• Raw data:
__________________________________________________
--- src/rtl/v850_pkg.sv ---
// v850_pkg
//   Shared types and constants for the V850 exception sequencer slice:
//   sequencer state encoding, exception kinds (ordered by priority),
//   return-kind encodings, PSW bit positions and default handler vectors.
package v850_pkg;

  typedef enum logic [2:0] {
    ST_IDLE,
    ST_DRAIN,
    ST_SAVE,
    ST_PSWUPD,
    ST_REDIR,
    ST_RESTORE
  } seq_state_t;

  // Numeric order of the encodings is the priority order (DB highest),
  // so a plain magnitude compare picks the more urgent kind.
  typedef enum logic [1:0] {
    EXC_EI = 2'd0,
    EXC_FE = 2'd1,
    EXC_DB = 2'd2
  } exc_kind_t;

  localparam logic [1:0] RET_EIRET = 2'd0;
  localparam logic [1:0] RET_FERET = 2'd1;
  localparam logic [1:0] RET_DBRET = 2'd2;

  localparam int unsigned PSW_ID = 5;
  localparam int unsigned PSW_EP = 6;
  localparam int unsigned PSW_NP = 7;

  localparam logic [31:0] VEC_EI_DEF = 32'h0000_0080;
  localparam logic [31:0] VEC_FE_DEF = 32'h0000_0060;
  localparam logic [31:0] VEC_DB_DEF = 32'h0000_0040;

  // Map a raw return kind onto a legal one; the reserved code 3 behaves as EIRET.
  function automatic logic [1:0] legal_ret_kind(input logic [1:0] rk);
    return (rk == 2'd3) ? RET_EIRET : rk;
  endfunction

endpackage

--- src/rtl/v850_exc_pick.sv ---
// v850_exc_pick
//   Combinational masking and priority selection of pending exception
//   requests against the current PSW.
//   Inputs : ei/fe/db_req level requests, their 16-bit cause codes, psw.
//   Outputs: vld (some request is eligible), kind (winner), code (winner cause).
//   Eligibility: DB always; FE when NP=0; EI when ID=0 and NP=0.
//   Priority: DB > FE > EI.
module v850_exc_pick
  import v850_pkg::*;
(
  input  logic        ei_req,
  input  logic        fe_req,
  input  logic        db_req,
  input  logic [15:0] ei_code,
  input  logic [15:0] fe_code,
  input  logic [15:0] db_code,
  input  logic [31:0] psw,
  output logic        vld,
  output exc_kind_t   kind,
  output logic [15:0] code
);

  logic fe_ok;
  logic ei_ok;

  always_comb begin
    fe_ok = ~psw[PSW_NP];
    ei_ok = ~psw[PSW_NP] & ~psw[PSW_ID];
    vld   = 1'b0;
    kind  = EXC_EI;
    code  = '0;
    if (db_req) begin
      vld  = 1'b1;
      kind = EXC_DB;
      code = db_code;
    end else if (fe_req && fe_ok) begin
      vld  = 1'b1;
      kind = EXC_FE;
      code = fe_code;
    end else if (ei_req && ei_ok) begin
      vld  = 1'b1;
      kind = EXC_EI;
      code = ei_code;
    end
  end

endmodule

--- src/rtl/v850_exc_seq.sv ---
// v850_exc_seq
//   Exception entry / return sequencer. Arbitrates EI/FE/DB entries and
//   EIRET/FERET/DBRET returns, stalls until the pipeline drains, then
//   writes the save bank, updates PSW and redirects the PC.
//   Ports:
//     clk, rst_n                 clock, async active-low reset
//     *_req / *_code / *_ack     exception request, cause, completion pulse
//     ret_req/ret_kind/ret_ack   return request, kind, completion pulse
//     cur_pc, cur_psw            live state to save / modify
//     eipc..dbpsw                saved-state read values for returns
//     pipe_idle                  pipeline drained
//     stall                      hold fetch/issue while sequencing
//     save_we/sel/pc/psw/cause   save-bank write
//     psw_we/psw_wdata           PSW write
//     redir_vld/redir_pc         PC redirect
module v850_exc_seq
  import v850_pkg::*;
#(
  parameter logic [31:0] VEC_EI = VEC_EI_DEF,
  parameter logic [31:0] VEC_FE = VEC_FE_DEF,
  parameter logic [31:0] VEC_DB = VEC_DB_DEF
) (
  input  logic        clk,
  input  logic        rst_n,
  input  logic        ei_req,
  input  logic        fe_req,
  input  logic        db_req,
  input  logic [15:0] ei_code,
  input  logic [15:0] fe_code,
  input  logic [15:0] db_code,
  output logic        ei_ack,
  output logic        fe_ack,
  output logic        db_ack,
  input  logic        ret_req,
  input  logic [1:0]  ret_kind,
  output logic        ret_ack,
  input  logic [31:0] cur_pc,
  input  logic [31:0] cur_psw,
  input  logic [31:0] eipc,
  input  logic [31:0] eipsw,
  input  logic [31:0] fepc,
  input  logic [31:0] fepsw,
  input  logic [31:0] dbpc,
  input  logic [31:0] dbpsw,
  input  logic        pipe_idle,
  output logic        stall,
  output logic        save_we,
  output logic [1:0]  save_sel,
  output logic [31:0] save_pc,
  output logic [31:0] save_psw,
  output logic [15:0] save_cause,
  output logic        psw_we,
  output logic [31:0] psw_wdata,
  output logic        redir_vld,
  output logic [31:0] redir_pc
);

  seq_state_t  state_q, state_d;
  exc_kind_t   kind_q, kind_d;
  logic [15:0] code_q, code_d;
  logic        is_ret_q, is_ret_d;
  logic [1:0]  rkind_q, rkind_d;

  logic        pick_vld;
  exc_kind_t   pick_kind;
  logic [15:0] pick_code;

  v850_exc_pick u_pick (
    .ei_req  (ei_req),
    .fe_req  (fe_req),
    .db_req  (db_req),
    .ei_code (ei_code),
    .fe_code (fe_code),
    .db_code (db_code),
    .psw     (cur_psw),
    .vld     (pick_vld),
    .kind    (pick_kind),
    .code    (pick_code)
  );

  always_ff @(posedge clk or negedge rst_n) begin
    if (!rst_n) begin
      state_q  <= ST_IDLE;
      kind_q   <= EXC_EI;
      code_q   <= '0;
      is_ret_q <= 1'b0;
      rkind_q  <= RET_EIRET;
    end else begin
      state_q  <= state_d;
      kind_q   <= kind_d;
      code_q   <= code_d;
      is_ret_q <= is_ret_d;
      rkind_q  <= rkind_d;
    end
  end

  // Next state and latched request bookkeeping.
  always_comb begin
    state_d  = state_q;
    kind_d   = kind_q;
    code_d   = code_q;
    is_ret_d = is_ret_q;
    rkind_d  = rkind_q;
    unique case (state_q)
      ST_IDLE: begin
        if (pick_vld) begin
          kind_d   = pick_kind;
          code_d   = pick_code;
          is_ret_d = 1'b0;
          state_d  = ST_DRAIN;
        end else if (ret_req) begin
          rkind_d  = legal_ret_kind(ret_kind);
          is_ret_d = 1'b1;
          state_d  = ST_DRAIN;
        end
      end
      ST_DRAIN: begin
        // Any eligible exception preempts a pending return; among
        // exceptions only a strictly higher-priority kind replaces.
        // Replacement and the drain exit may happen in the same cycle.
        if (pick_vld && (is_ret_q || (pick_kind > kind_q))) begin
          kind_d   = pick_kind;
          code_d   = pick_code;
          is_ret_d = 1'b0;
        end
        if (pipe_idle) begin
          state_d = is_ret_d ? ST_RESTORE : ST_SAVE;
        end
      end
      ST_SAVE:    state_d = ST_PSWUPD;
      ST_PSWUPD:  state_d = ST_REDIR;
      ST_REDIR:   state_d = ST_IDLE;
      ST_RESTORE: state_d = ST_IDLE;
      default:    state_d = ST_IDLE;
    endcase
  end

  logic [31:0] ei_vec;

  // Outputs decode from the registered state only, so an asynchronous
  // reset clears every strobe within the same cycle.
  always_comb begin
    ei_vec     = VEC_EI + {22'd0, code_q[5:0], 4'h0};
    stall      = (state_q != ST_IDLE);
    save_we    = 1'b0;
    save_sel   = '0;
    save_pc    = '0;
    save_psw   = '0;
    save_cause = '0;
    psw_we     = 1'b0;
    psw_wdata  = '0;
    redir_vld  = 1'b0;
    redir_pc   = '0;
    ei_ack     = 1'b0;
    fe_ack     = 1'b0;
    db_ack     = 1'b0;
    ret_ack    = 1'b0;
    unique case (state_q)
      ST_SAVE: begin
        save_we    = 1'b1;
        save_sel   = kind_q;
        save_pc    = cur_pc;
        save_psw   = cur_psw;
        save_cause = code_q;
      end
      ST_PSWUPD: begin
        psw_we            = 1'b1;
        psw_wdata         = cur_psw;
        psw_wdata[PSW_ID] = 1'b1;
        if (kind_q != EXC_EI) begin
          psw_wdata[PSW_NP] = 1'b1;
        end
      end
      ST_REDIR: begin
        redir_vld = 1'b1;
        unique case (kind_q)
          EXC_FE: begin
            redir_pc = VEC_FE;
            fe_ack   = 1'b1;
          end
          EXC_DB: begin
            redir_pc = VEC_DB;
            db_ack   = 1'b1;
          end
          default: begin
            redir_pc = ei_vec;
            ei_ack   = 1'b1;
          end
        endcase
        redir_pc[0] = 1'b0;
      end
      ST_RESTORE: begin
        psw_we    = 1'b1;
        redir_vld = 1'b1;
        ret_ack   = 1'b1;
        unique case (rkind_q)
          RET_FERET: begin
            psw_wdata = fepsw;
            redir_pc  = fepc;
          end
          RET_DBRET: begin
            psw_wdata = dbpsw;
            redir_pc  = dbpc;
          end
          default: begin
            psw_wdata = eipsw;
            redir_pc  = eipc;
          end
        endcase
        redir_pc[0] = 1'b0;
      end
      default: ;
    endcase
  end

endmodule

--- config.mk ---
export PLATFORM = sky130hd
export DESIGN_NAME = v850_exc_seq
export DESIGN_NICKNAME = d
export VERILOG_FILES = /design/src/rtl/v850_pkg.sv /design/src/rtl/v850_exc_pick.sv /design/src/rtl/v850_exc_seq.sv
export SDC_FILE = /design/constraint.sdc
export NUM_CORES = 1
export LEC_CHECK = 0
export CELL_PAD_IN_SITES_DETAIL_PLACEMENT = 2
export CELL_PAD_IN_SITES_GLOBAL_PLACEMENT = 2
export CORE_UTILIZATION = 11
export CTS_CLUSTER_SIZE = 30
export DETAILED_ROUTE_END_ITERATION = 10
export GPL_ROUTABILITY_DRIVEN = 0
export GPL_TIMING_DRIVEN = 0
export PLACE_DENSITY = 0.86
export SLEW_MARGIN = 10
export SYNTH_ARGS = -nofsm -noshare
export SYNTH_HDL_FRONTEND = slang
export SYNTH_SLANG_ARGS = --single-unit
--- constraint.sdc ---
create_clock -name clk -period 2.41 [get_ports clk]
set_clock_uncertainty 0.05 [all_clocks]
set_input_delay 0.3615 -clock clk [delete_from_list [all_inputs] [get_ports clk]]
set_output_delay 0.3615 -clock clk [all_outputs]
set_load 0.02 [all_outputs]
__________________________________________________
• Problem: Find and copy each line above that includes the string "pending".

• Response to the exercise:
//   Combinational masking and priority selection of pending exception
        // Any eligible exception preempts a pending return; among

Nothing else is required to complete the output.